I am writing an article for an audience that mostly consists of computer scientists. A specific part of the subject is motivated by Kirchhoff's laws. I intend to mention this fact and reference the rules. But that is easier said then done. Apparently, Kirchhoff predates referencing.

Your statements make no sense. It's like saying that you want to use Pythagoras's theorem "but that is easier said than done. Apparently, Pythagoras predates the English language." It is trivial to cite any paper you wish: just write the necessarily BibTeX.

The fact that no references appear in Kirchhoff's paper is completely irrelevant to whether or not you should use references. You are writing today, not in the 1840s, and today's standards apply to you.
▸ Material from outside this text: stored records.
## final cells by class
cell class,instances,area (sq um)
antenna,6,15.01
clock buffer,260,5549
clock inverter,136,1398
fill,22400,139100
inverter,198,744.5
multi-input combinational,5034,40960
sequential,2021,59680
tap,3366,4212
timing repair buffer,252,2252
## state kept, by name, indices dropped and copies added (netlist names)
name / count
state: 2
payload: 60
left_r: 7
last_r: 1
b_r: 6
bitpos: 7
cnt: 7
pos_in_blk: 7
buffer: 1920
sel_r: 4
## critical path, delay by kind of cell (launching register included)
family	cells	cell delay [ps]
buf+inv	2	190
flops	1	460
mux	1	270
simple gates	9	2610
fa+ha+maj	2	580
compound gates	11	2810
How to reference a source that is so old, it has no bibtex entry, but is also probably not well-known throughout the readership?
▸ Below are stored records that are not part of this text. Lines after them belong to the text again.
Source: an optimization exercise on an open RTL-to-GDS flow (aim: small area and few clock cycles). Production flows keep margins and buffers that such runs may drop. RTL that was checked went through simulation tests only; none was proved equivalent to the original. The RTL of run 2 was laid out without a check of its function. Power and IR drop assume default switching activity.

### flow/flow/abc_map.script
&get -n
&st
&dch
&nf -R 1000
&put
mfs2
strash
&get -n
&dch
&nf -R 1000
&put
mfs2
strash
&get -n
&dch
&nf -R 1000
&put
mfs2
strash
&get -n
&dch
&nf -R 1000
&put
mfs2
strash
&get -n
&dch
&nf -R 1000
&put
topo
stime -c
### flow/standard.sh
#!/bin/bash
# synth_recipe.tcl (not shown) runs the flow's synth.tcl, then flattens the netlist and writes it again
# the make line also repeats each setting of config.mk as NAME=value (left out here)
make -C /OpenROAD-flow-scripts/flow DESIGN_CONFIG=/design/flow/config.mk WORK_HOME=/design/flow/orfs CLKGATE_MAP_FILE= SYNTH_SCRIPT=/design/flow/synth_recipe.tcl "${@:-finish}"
### flow/constraint.sdc
create_clock -name core_clock -period 6.0 [get_ports {clk}]
set_input_delay 1.2000 -clock core_clock [delete_from_list [all_inputs] [get_ports {clk}]]
set_output_delay 1.2000 -clock core_clock [all_outputs]
set_load 0.01 [all_outputs]
### flow/config.mk
export PLATFORM = sky130hd
export DESIGN_NAME = gree_ir_codec
export DESIGN_NICKNAME = gree_ir_codec
export VERILOG_FILES = /design/flow/design.v
export SDC_FILE = /design/flow/constraint.sdc
export NUM_CORES = 4
export LEC_CHECK = 0
export CAP_MARGIN = 20
export CORE_MARGIN = 2
export CORE_UTILIZATION = 58
export SLEW_MARGIN = 20
### flow/flow/run.sh
#!/bin/bash
# Layout flow: the standard ORFS flow with three changes.
#  1. Synthesis maps the logic with an area-oriented ABC script (flow/abc_map.script)
#     in place of ORFS's delay-oriented one; everything else in synthesis is the
#     standard script, so the registers are the standard synthesis's.
#  2. Port buffers are sky130_fd_sc_hd__buf_1 cells.
#  3. CTS uses small clock buffers and no dummy loads.
# Each step's output goes to its own log file in this folder.
set -euo pipefail
W=$(pwd)
rm -rf "$W/scripts_area"
cp -r "$FLOW_HOME/scripts" "$W/scripts_area"
cp "$W/flow/abc_map.script" "$W/scripts_area/abc_speed.script"

bash "$W/standard.sh" "SCRIPTS_DIR=$W/scripts_area" synth > "$W/log_1_synth.txt" 2>&1
bash "$W/standard.sh" \
  "BUFFER_PORTS_ARGS=-buffer_cell sky130_fd_sc_hd__buf_1" \
  "CTS_ARGS=-sink_clustering_enable -repair_clock_nets -dont_use_dummy_load -buf_list sky130_fd_sc_hd__clkbuf_8" \
  finish > "$W/log_2_layout.txt" 2>&1
### flow/design.v
module gree_ir_codec (
    input  wire        clk,
    input  wire        rst,           
    input  wire        cmd_valid,
    output wire        cmd_ready,
    input  wire [31:0] cmd_word,
    input  wire [63:0] cmd_din,
    output wire        rsp_valid,
    output wire        rsp_illegal,
    output wire [63:0] rsp_val,
    output wire        tx_valid,
    input  wire        tx_ready,
    output wire        tx_mark,
    output wire [31:0] tx_dur,
    output wire [7:0]  rx_addr,
    input  wire [31:0] rx_data,
    input  wire [15:0] rx_len
);
    localparam [31:0] T_HDR_MARK   = 32'd9000;
    localparam [31:0] T_HDR_SPACE  = 32'd4500;
    localparam [31:0] T_BIT_MARK   = 32'd620;
    localparam [31:0] T_ONE_SPACE  = 32'd1600;
    localparam [31:0] T_ZERO_SPACE = 32'd540;
    localparam [31:0] T_GAP        = 32'd19000;
    localparam [31:0] T_MSG        = 32'd19000;
    localparam [63:0] RESET_IMAGE  = 64'h5000200050200900;
    localparam [31:0] HM_LO = ((T_HDR_MARK + 50) * 75) / 100;
    localparam [31:0] HM_HI = ((T_HDR_MARK + 50) * 125 + 99) / 100;
    localparam [31:0] BM_LO = ((T_BIT_MARK + 50) * 75) / 100;
    localparam [31:0] BM_HI = ((T_BIT_MARK + 50) * 125 + 99) / 100;
    localparam [31:0] HS_LO = ((T_HDR_SPACE - 50) * 75) / 100;
    localparam [31:0] HS_HI = ((T_HDR_SPACE - 50) * 125 + 99) / 100;
    localparam [31:0] OS_LO = ((T_ONE_SPACE - 50) * 75) / 100;
    localparam [31:0] OS_HI = ((T_ONE_SPACE - 50) * 125 + 99) / 100;
    localparam [31:0] ZS_LO = ((T_ZERO_SPACE - 50) * 75) / 100;
    localparam [31:0] ZS_HI = ((T_ZERO_SPACE - 50) * 125 + 99) / 100;
    localparam [31:0] MSG_LO = (T_MSG * 75) / 100;
    localparam [7:0] OP_NOP        = 8'h00;
    localparam [7:0] OP_RESET      = 8'h01;
    localparam [7:0] OP_SET_RAW    = 8'h02;
    localparam [7:0] OP_GET_RAW    = 8'h03;
    localparam [7:0] OP_FIXUP      = 8'h04;
    localparam [7:0] OP_CSUM_CALC  = 8'h05;
    localparam [7:0] OP_CSUM_VREC  = 8'h06;
    localparam [7:0] OP_CSUM_VD    = 8'h07;
    localparam [7:0] OP_SET_POWER  = 8'h10;
    localparam [7:0] OP_GET_POWER  = 8'h11;
    localparam [7:0] OP_SET_MODE   = 8'h12;
    localparam [7:0] OP_GET_MODE   = 8'h13;
    localparam [7:0] OP_SET_TEMP   = 8'h14;
    localparam [7:0] OP_GET_TEMP   = 8'h15;
    localparam [7:0] OP_SET_FAN    = 8'h16;
    localparam [7:0] OP_GET_FAN    = 8'h17;
    localparam [7:0] OP_SET_SWING  = 8'h18;
    localparam [7:0] OP_GET_SWAUTO = 8'h19;
    localparam [7:0] OP_GET_SWPOS  = 8'h1A;
    localparam [7:0] OP_SET_SLEEP  = 8'h1B;
    localparam [7:0] OP_GET_SLEEP  = 8'h1C;
    localparam [7:0] OP_SET_TURBO  = 8'h1D;
    localparam [7:0] OP_GET_TURBO  = 8'h1E;
    localparam [7:0] OP_SET_LIGHT  = 8'h1F;
    localparam [7:0] OP_GET_LIGHT  = 8'h20;
    localparam [7:0] OP_SET_XFAN   = 8'h21;
    localparam [7:0] OP_GET_XFAN   = 8'h22;
    localparam [7:0] OP_ENCODE     = 8'h30;
    localparam [7:0] OP_SEND       = 8'h31;
    localparam [7:0] OP_DECODE     = 8'h40;
    localparam [7:0] OP_GET_DEC    = 8'h41;
    localparam [7:0] OP_GET_DBITS  = 8'h42;
    function [3:0] csum;
        input [63:0] x;
        begin
            csum = 4'd10 + x[3:0] + x[11:8] + x[19:16] + x[27:24]
                 + x[39:36] + x[47:44] + x[55:52];
        end
    endfunction
    function integer ypos;
        input integer k;
        begin
            if (k < 32) begin
                if (k[2] == 1'b0) ypos = (k / 8) * 4 + k % 4;             
                else              ypos = 32 + (k / 8) * 4 + k % 4;        
            end else begin
                if (k[2] == 1'b1) ypos = 16 + ((k - 32) / 8) * 4 + k % 4;  
                else              ypos = 48 + ((k - 32) / 8) * 4 + k % 4;  
            end
        end
    endfunction
    reg [63:0] rec;
    reg [63:0] dec_y;         
    reg        enc_act;       
    reg        dec_act;       
    reg [7:0]  cnt;           
    reg [15:0] num;           
    reg        nbw;           
    reg        nnz;           
    reg [3:0]  acc;           
    reg        acc_c;         
    reg        rsp_q;
    wire [7:0]  opc   = cmd_word[31:24];
    wire [7:0]  fa    = cmd_word[23:16];
    wire [7:0]  fb    = cmd_word[15:8];
    wire [7:0]  fc    = cmd_word[7:0];
    wire [15:0] imm16 = cmd_word[15:0];
    reg legal;
    always @(*) begin
        case (opc)
            OP_NOP, OP_RESET, OP_GET_RAW, OP_FIXUP, OP_CSUM_CALC, OP_CSUM_VREC,
            OP_GET_POWER, OP_GET_MODE, OP_GET_TEMP, OP_GET_FAN, OP_GET_SWAUTO,
            OP_GET_SWPOS, OP_GET_SLEEP, OP_GET_TURBO, OP_GET_LIGHT, OP_GET_XFAN,
            OP_GET_DEC, OP_GET_DBITS,
            OP_SET_RAW, OP_CSUM_VD:
                legal = (cmd_word[23:0] == 24'd0);
            OP_SET_POWER, OP_SET_SLEEP, OP_SET_TURBO, OP_SET_LIGHT, OP_SET_XFAN:
                legal = (fa[7:1] == 7'd0) && (fb == 8'd0) && (fc == 8'd0);
            OP_SET_MODE, OP_SET_TEMP, OP_SET_FAN:
                legal = (fb == 8'd0) && (fc == 8'd0);
            OP_SET_SWING:
                legal = (fa[7:1] == 7'd0) && (fc == 8'd0);
            OP_ENCODE:
                legal = 1'b1;
            OP_SEND:
                legal = (fa == 8'd0);
            OP_DECODE:
                legal = (fa[7:1] == 7'd0);
            default:
                legal = 1'b0;
        endcase
    end
    wire busy   = enc_act | dec_act;
    wire accept = cmd_valid & cmd_ready & ~rst;
    wire go     = accept & legal;
    wire start_enc = go & ((opc == OP_ENCODE && fa >= 8'd8) || opc == OP_SEND);
    wire start_dec = go & (opc == OP_DECODE);
    wire [3:0] cs_val = csum((opc[2:0] == 3'b111) ? cmd_din : rec);
    wire [3:0] temp_code    = (rec[2:0] == 3'd0) ? 4'd9 :
                              (fa[7:4] == 4'd0) ? 4'd0 :
                              (fa[7:4] != 4'd1 || fa[3:0] == 4'd15) ? 4'd14 : fa[3:0];
    wire [1:0] fan_clamped  = (fa > 8'd3) ? 2'd3 : fa[1:0];
    wire [1:0] fan_final    = (rec[2:0] == 3'd2) ? 2'd1 : fan_clamped;
    reg [3:0] swing_pos;
    always @(*) begin
        if (fa[0]) begin
            if (fb == 8'd1 || fb == 8'd7 || fb == 8'd9 || fb == 8'd11)
                swing_pos = fb[3:0];
            else
                swing_pos = 4'd1;
        end else begin
            if (fb >= 8'd2 && fb <= 8'd6)
                swing_pos = fb[3:0];
            else
                swing_pos = 4'd0;
        end
    end
    reg [6:0] small_d;
    always @(*) begin
        small_d = 7'd0;
        case (opc)
            OP_CSUM_CALC:  small_d[3:0] = cs_val;
            OP_CSUM_VREC:  small_d[0]   = (rec[63:60] == cs_val);
            OP_CSUM_VD:    small_d[0]   = (cmd_din[63:60] == cs_val);
            OP_GET_POWER:  small_d[0]   = rec[3] & rec[19];
            OP_GET_MODE:   small_d[2:0] = rec[2:0];
            OP_GET_TEMP:   small_d[4:0] = {1'b1, rec[11:8]};
            OP_GET_FAN:    small_d[1:0] = rec[5:4];
            OP_GET_SWAUTO: small_d[0]   = rec[6];
            OP_GET_SWPOS:  small_d[3:0] = rec[35:32];
            OP_GET_SLEEP:  small_d[0]   = rec[7];
            OP_GET_TURBO:  small_d[0]   = rec[20];
            OP_GET_LIGHT:  small_d[0]   = rec[21];
            OP_GET_XFAN:   small_d[0]   = rec[23];
            OP_GET_DBITS:  small_d[6]   = 1'b1;
            default: ;
        endcase
    end
    wire       c_hm   = (cnt == 8'd0);
    wire       c_hs   = (cnt == 8'd1);
    wire       c_mark = ~cnt[0];
    wire       c_data = cnt[0] && ((cnt >= 8'd3 && cnt <= 8'd65) || (cnt >= 8'd75 && cnt <= 8'd137));
    wire       c_zero = (cnt == 8'd67) || (cnt == 8'd71);
    wire       c_one  = (cnt == 8'd69);
    wire [6:0] m      = cnt[7:1];
    wire [1:0] u_lo   = {m[1] ~^ m[0], ~m[0]};                
    wire       u_b2   = m[2] ^ (m[1:0] == 2'd0);              
    wire       ck_nib = m[6] & (m[2:0] != 3'd0);              
    wire       tx_bit    = rec[0];
    reg [31:0] enc_dur;
    always @(*) begin
        if (c_hm)               enc_dur = T_HDR_MARK;
        else if (c_mark)        enc_dur = T_BIT_MARK;
        else if (c_hs)          enc_dur = T_HDR_SPACE;
        else if (c_data)        enc_dur = tx_bit ? T_ONE_SPACE : T_ZERO_SPACE;
        else if (c_zero)        enc_dur = T_ZERO_SPACE;
        else if (c_one)         enc_dur = T_ONE_SPACE;
        else                    enc_dur = T_GAP;
    end
    assign tx_valid = enc_act;
    assign tx_mark  = ~cnt[0];
    assign tx_dur   = enc_dur;
    wire enc_last  = (cnt == 8'd139);
    wire enc_rot   = enc_act & tx_ready & (cnt[7:4] == 4'd0);
    wire nbit      = num[0] ^ nbw;
    wire strict    = nbw;
    wire enc_done  = enc_act & tx_ready & enc_last & ~nnz;
    wire m_hdr_mark  = (rx_data >= HM_LO) && (rx_data <= HM_HI);
    wire m_bit_mark  = (rx_data >= BM_LO) && (rx_data <= BM_HI);
    wire m_hdr_space = (rx_data >= HS_LO) && (rx_data <= HS_HI);
    wire m_one       = (rx_data >= OS_LO) && (rx_data <= OS_HI);
    wire m_zero      = (rx_data >= ZS_LO) && (rx_data <= ZS_HI);
    wire m_msg       = (rx_data >= MSG_LO);
    reg ent_ok;
    always @(*) begin
        if (c_hm)        ent_ok = m_hdr_mark;
        else if (c_mark) ent_ok = m_bit_mark;
        else if (c_hs)   ent_ok = m_hdr_space;
        else if (c_data) ent_ok = m_one | m_zero;
        else if (c_zero) ent_ok = m_zero;
        else if (c_one)  ent_ok = m_one;
        else             ent_ok = m_msg;
    end
    wire [14:0] lh5 = rx_len[15:1] - 15'd5;
    reg len_big;
    integer li;
    always @(*) begin
        len_big = rx_len[0];
        for (li = 0; li < 16; li = li + 1)
            len_big = ((li < 15 ? lh5[li] : 1'b0) & ~num[li]) |
                      (((li < 15 ? lh5[li] : 1'b0) | ~num[li]) & len_big);
    end
    wire len_ok  = (rx_len >= 16'd139) && len_big &&
                   !(strict && num != 16'd64);
    wire cs_bad  = strict && (cnt == 8'd11) && (acc != 4'd0);
    wire dec_bad = ~len_ok | ~ent_ok | cs_bad;
    wire dec_end = (cnt == 8'd139) || (cnt == 8'd1 && rx_len < 16'd140);
    wire dec_done = dec_act & (dec_bad | dec_end);
    wire dec_succ = dec_act & ~dec_bad & dec_end;
    wire       cs_bit  = c_data & ~u_b2;
    wire       cs_b    = m_one ^ ck_nib;
    wire       cs_ci   = acc_c & (u_lo != 2'd0);
    wire       cs_s    = acc[0] ^ cs_b ^ cs_ci;
    wire       cs_co   = (acc[0] & cs_b) | (acc[0] & cs_ci) | (cs_b & cs_ci);
    reg [7:0] dec_next;
    always @(*) begin
        if (cnt == 8'd137)      dec_next = 8'd11;
        else if (cnt == 8'd129) dec_next = 8'd0;
        else if (cnt == 8'd138) dec_next = 8'd1;
        else if (cnt == 8'd1)   dec_next = 8'd139;
        else if (cnt[2:0] == 3'b001) dec_next = cnt + 8'd10;
        else                    dec_next = cnt + 8'd2;
    end
    assign rx_addr = cnt;
    assign cmd_ready   = ~busy | enc_done;
    assign rsp_valid   = rsp_q | enc_done;
    wire       ill_q   = num[7];
    wire       sel_rec = num[8];
    wire       sel_dec = num[9];
    assign rsp_illegal = ill_q;
    wire [63:0] dec_rec;
    genvar gk;
    generate
        for (gk = 0; gk < 64; gk = gk + 1) begin : g_unscr
            assign dec_rec[gk] = dec_y[ypos(gk)];
        end
    endgenerate
    assign rsp_val = ({64{sel_rec}} & rec) | ({64{sel_dec}} & dec_rec)
                   | {57'd0, num[6:0]};
    always @(posedge clk) begin
        rsp_q   <= (accept & ~(start_enc | start_dec)) | (dec_done & ~rst);
        if (rst) begin
            enc_act <= 1'b0;
            dec_act <= 1'b0;
        end else begin
            if (enc_done) enc_act <= 1'b0;
            if (dec_done) dec_act <= 1'b0;
            if (start_enc) enc_act <= 1'b1;
            if (start_dec) dec_act <= 1'b1;
        end
        if (start_enc | start_dec) begin
            cnt    <= start_dec ? 8'd3 : 8'd0;
            num    <= imm16;
            nbw    <= start_dec & fa[0];
            nnz    <= 1'b0;
            acc    <= 4'd11;
        end else if (enc_act) begin
            if (enc_rot) begin
                num <= {nbit, num[15:1]};
                nbw <= nbw & ~num[0];
                nnz <= nnz | nbit;
            end
            if (tx_ready) begin
                if (enc_last) begin
                    cnt <= 8'd0;
                    nbw <= 1'b1;
                    nnz <= 1'b0;
                end else begin
                    cnt <= cnt + 8'd1;
                end
            end
        end else if (dec_act) begin
            cnt <= dec_next;
            if (dec_done) num[9:0] <= {9'd0, dec_succ};
            if (c_data)
                dec_y <= {m_one, dec_y[63:1]};
            if (cs_bit)
            begin
                acc   <= {cs_s, acc[3:1]};
                acc_c <= cs_co;
            end
        end
        if (accept & ~(start_enc | start_dec))
            num[9:0] <= {go & (opc == OP_GET_DEC), go & (opc == OP_GET_RAW),
                         ~legal, go ? small_d : 7'd0};
        if (rst) begin
            rec <= RESET_IMAGE;
        end else if (enc_act && tx_ready && c_data) begin
            rec <= {rec[0], rec[63:1]};
        end else if (go) begin
            case (opc)
                OP_RESET:     rec <= RESET_IMAGE;
                OP_SET_RAW:   rec <= cmd_din;
                OP_GET_RAW, OP_FIXUP, OP_SEND:
                              rec[63:60] <= cs_val;
                OP_SET_POWER: begin
                    rec[3]  <= fa[0];
                    rec[19] <= fa[0];
                end
                OP_SET_MODE: begin
                    if (fa == 8'd0) begin
                        rec[11:8] <= 4'd9;
                        rec[2:0]  <= 3'd0;
                    end else if (fa == 8'd2) begin
                        rec[5:4]  <= 2'd1;
                        rec[2:0]  <= 3'd2;
                    end else if (fa == 8'd1 || fa == 8'd3 || fa == 8'd4) begin
                        rec[2:0]  <= fa[2:0];
                    end else begin
                        rec[2:0]  <= 3'd0;
                    end
                end
                OP_SET_TEMP:  rec[11:8] <= temp_code[3:0];
                OP_SET_FAN:   rec[5:4]  <= fan_final;
                OP_SET_SWING: begin
                    rec[6]     <= fa[0];
                    rec[35:32] <= swing_pos;
                end
                OP_SET_SLEEP: rec[7]  <= fa[0];
                OP_SET_TURBO: rec[20] <= fa[0];
                OP_SET_LIGHT: rec[21] <= fa[0];
                OP_SET_XFAN:  rec[23] <= fa[0];
                default: ;
            endcase
        end
    end
endmodule
==> results of run 1 <==
## where the power goes
| group | switching (mW) | internal, mW | total (mW) |
|---|---|---|---|
| logic | 0.159 | 0.102 | 0.261 |
| clock network | 0.361 | 0.251 | 0.611 |
| registers | 0.00299 | 1.16 | 1.16 |
## registers in the layout, summed over array words and instances (netlist names)
name / count
enc_act: 1
rsp_q: 1
dec_act: 1
num: 16
rec: 64
nnz: 1
cnt: 8
acc: 4
acc_c: 1
nbw: 1
dec_y: 64
## kinds of logic (layout without fill, tap and decap cells)
group                      after synthesis  count (layout)
and+or+nand+nor                        374             374
AOI/OAI and AO/OA                      365             365
DFF                                    162             162
buffers and inverters                   54             307
xor gates and xnor gates                37              37
muxes                                   34              34
adders and majority gates               31              31
other                                    1              20
## cells in the mapped netlist, types with 6 or more instances
cell type  count  area [um^2]
nand2_1      146          548
edfxtp_1      90         2700
nor2_1        84          315
o21ai_0       80          400
dfxtp_1       72         1440
a21oi_1       61          305
a22o_1        61          534
a22oi_1       52          390
clkinv_1      32          120
nor3_1        32          160
nand3_1       30          150
mux2i_1       25          250
xnor2_1       23          201
buf_4         22          165
o22ai_1       20          125
nor4_1        18          113
ha_1          17          213
a211oi_1      14          105
nand2b_1      14         87.6
xor2_1        14          123
fa_1          12          240
a221o_1       11          110
a221oi_1      11         96.3
a31oi_1        9         56.3
mux2_1         9          101
nand4_1        9         56.3
a32oi_1        7         61.3
and3_1         7         43.8
nor2b_1        7         43.8
and2_0         6         37.5
or3_1          6         37.5
## how the worst min path moves through the flow
stage	slack (ns)	endpoint	start
2_1_floorplan	0.43	dec_y[0]	dec_y[1]
3_3_place_gp	0.43	dec_y[33]	dec_y[34]
3_5_place_dp	0.43	dec_y[35]	dec_y[36]
4_1_cts	0.43	dec_y[14]	dec_y[15]
5_1_grt	0.44	dec_y[14]	dec_y[15]
6_report	0.43	dec_y[14]	dec_y[15]
## worst max-delay path: cells and delay by family
kind | cells | cell delay (ns)
adder cells (fa/ha/maj) | 5 | 2.10
buffers and inverters | 5 | 0.59
AND/OR/NAND/NOR | 2 | 0.27
multiplexers | 1 | 0.35
AO/OA/AOI/OAI | 3 | 0.42
XOR/XNOR | 5 | 0.78
## cell type report
type | count | share of cell area [%]
Antenna cell | 1 | 0.0222
Clock buffer | 17 | 2.07
Inverter | 32 | 1.06
Multi-Input combinational cell | 860 | 48.3
Sequential cell | 162 | 36.7
Tap cell | 220 | 2.44
Timing Repair Buffer | 258 | 9.40
## per-layer routing
| metal | track usage (%) | vias up | part of all wire [%] |
|---|---|---|---|
| met3 | 7.56 | 69 | 8.3 |
| li1 | - | 4597 | - |
| met5 | 0 | - | 0.070 |
| met2 | 57.0 | 513 | 48 |
| met1 | 46.1 | 4630 | 41 |
| met4 | 11.1 | 4 | 2.7 |
## stage by stage
step | hold slack, ns | instance area [um^2]
2_1_floorplan | 0.427 | 9870
3_3_place_gp | 0.429 | 11100
3_5_place_dp | 0.435 | 11100
4_1_cts | 0.433 | 11300
5_1_grt | 0.437 | 11300
6_report | 0.427 | 11300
You write you own BibTeX entry! BibTeX is just a language, like LaTeX.

However, it isn't necessary to give citations for such basic material as Kirchhoff's laws. They're part of standard high school education, so you can assume that everybody knows them. And, even if somebody doesn't know them, the phrase "Kirchhoff's laws" is specific enough that they can Google it and get the answer.


For well-known basic physics, it is not necessary to cite anything. But if you do include a citation, you should cite the original source (regardless of its age), and to be helpful to the reader, also cite one or two recent textbooks.

If you only cite a secondary source (“your favourite circuit theory book”), then you are misleading the readers, making it hard for them to verify what you are saying, and quite possibly propagating information that is incomplete, misleading, or inaccurate. Ole Bjørn Rekdal has written several excellent articles about these issues. Here are parts of two of the abstracts:

  • From Monuments to Academic Carelessness (2014):

    [Katherine Frost Bruner's] collection of advice to writing scholars has been widely quoted ... The most frequently quoted message in Bruner’s article deals with the importance of making sure that references in academic texts are complete and accurate. Exploring the citation history of this particular message reveals an ironic point: the great majority of those who have quoted Bruner’s words on reference accuracy have not done so accurately.

  • From Academic urban legends (2014):

    Many of the messages presented in respectable scientific publications are, in fact, based on various forms of rumors, [because] authors have lazily, sloppily, or fraudulently employed sources, and peer reviewers and editors have not discovered these weaknesses in the manuscripts during evaluation.